I have a collection of dishes and stem ware to rival The Ritz. Every conceivable colour, type, size and shape of dish resides in my cupboards. I just like having them, and knowing that in a heartbeat I could set a spectacular table. All the more reason for me to entertain more frequently. Either that or I could set up a holiday dish rental business, and actually have these dishes pay their way. I have lent them to people in the past, who have no interest in owning holiday dishes.
They set a beautiful table and then return them promptly with a hearty “thank you” and use their extra money to go to France for a holiday. But not me – I buy more dishes. Most of them are “on sale” (I love a bargain) and quite inexpensive. My salad and dessert plates are all from the dollar store – fifty cents each – but you’d never know it. They’re made in China, have great holiday designs and are colourful and merry. It’s fun for me to shop for bargains and find things to make the season bright and fanciful.
Today I bought some delicious, (perfect Christmas red) glass dinner plates – on sale of course. That’s the only way to shop. I’ll mix them with beautiful gold chargers and red wine glasses on a white linen tablecloth for my holiday dinner party. Then I’ll pack them away with all the others I have until next year. I’d say it’s time for me to confront my obvious addiction to dishes. I may have to delve back into my childhood “melmac” days to find the original cause of my obsession, and search out a dish therapist to guide me through the arduous task of confronting my dish fixation. It may well involve rooting through the tangled bits of my brain in a mad search for the sane bits. That might well be a science project for some fresh-faced brain intern.
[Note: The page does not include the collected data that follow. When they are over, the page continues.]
### config.mk
export PLATFORM = sky130hd
export DESIGN_NAME = zswa_ram
export DESIGN_NICKNAME = d
export VERILOG_FILES = /design/src/zswa_ram.sv
export SDC_FILE = /design/constraint.sdc
export NUM_CORES = 1
export LEC_CHECK = 0
export ABC_AREA = 1
export BUFFER_PORTS_ARGS = -buffer_cell sky130_fd_sc_hd__buf_2
export CAP_MARGIN = 20
export CORE_ASPECT_RATIO = 1.25
export CORE_MARGIN = 3
export CORE_UTILIZATION = 50
export DETAILED_ROUTE_END_ITERATION = 10
export GPL_ROUTABILITY_DRIVEN = 0
export PLACE_DENSITY = 0.73
export SYNTH_ARGS = -nofsm -noshare
export SYNTH_HDL_FRONTEND = slang
export SYNTH_SLANG_ARGS = --single-unit
### constraint.sdc
create_clock -name clk_i -period 1.7 [get_ports clk_i]
set_input_delay 0.34 -clock clk_i [delete_from_list [all_inputs] [get_ports clk_i]]
set_output_delay 0.34 -clock clk_i [all_outputs]
set_load 0.02 [all_outputs]
### src/zswa_ram.sv
// Generic simple dual-port RAM: one write port, one read port, registered read.
// No dependencies.
`default_nettype none

module zswa_ram #(
  parameter int unsigned WIDTH = 8,
  parameter int unsigned DEPTH = 16
) (
  input  wire logic                     clk_i,
  input  wire logic                     we_i,
  input  wire logic [$clog2(DEPTH)-1:0] waddr_i,
  input  wire logic [WIDTH-1:0]         wdata_i,
  input  wire logic [$clog2(DEPTH)-1:0] raddr_i,
  output logic      [WIDTH-1:0]         rdata_o
);

  logic [WIDTH-1:0] mem_q [DEPTH];

  always_ff @(posedge clk_i) begin
    if (we_i) begin
      mem_q[waddr_i] <= wdata_i;
    end
    rdata_o <= mem_q[raddr_i];
  end

endmodule

`default_nettype wire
I can’t really figure this out myself and perhaps I shouldn’t keep trying. It may be similar to my proclivity for beautiful silver jewellery. A hobby with no drastic consequences – except a slight dent to my pocket book. I was with Big the other day and we saw a white sugar bowl and creamer for $124.00 – now if I was paying that for a plate, I’d be worried – but when the tab is one to six bucks a shot, I think I’m doing just fine. I may soon have to entertain the thought of a giant dish sale, but compared to the really big addictions of alcohol, drugs, gambling and sex, Hey?